> [What you need to do]
Could you transcribe every entry exactly, leaving nothing out?

START Record set

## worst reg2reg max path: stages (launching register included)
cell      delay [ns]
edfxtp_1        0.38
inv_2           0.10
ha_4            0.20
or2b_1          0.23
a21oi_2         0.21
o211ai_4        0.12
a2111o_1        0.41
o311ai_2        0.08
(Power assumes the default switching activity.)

END Record set

> [Reply]
## worst reg2reg max path: stages (launching register included)
cell      delay [ns]
edfxtp_1        0.38
inv_2           0.10
ha_4            0.20
or2b_1          0.23
a21oi_2         0.21
o211ai_4        0.12
a2111o_1        0.41
o311ai_2        0.08
(Power assumes the default switching activity.)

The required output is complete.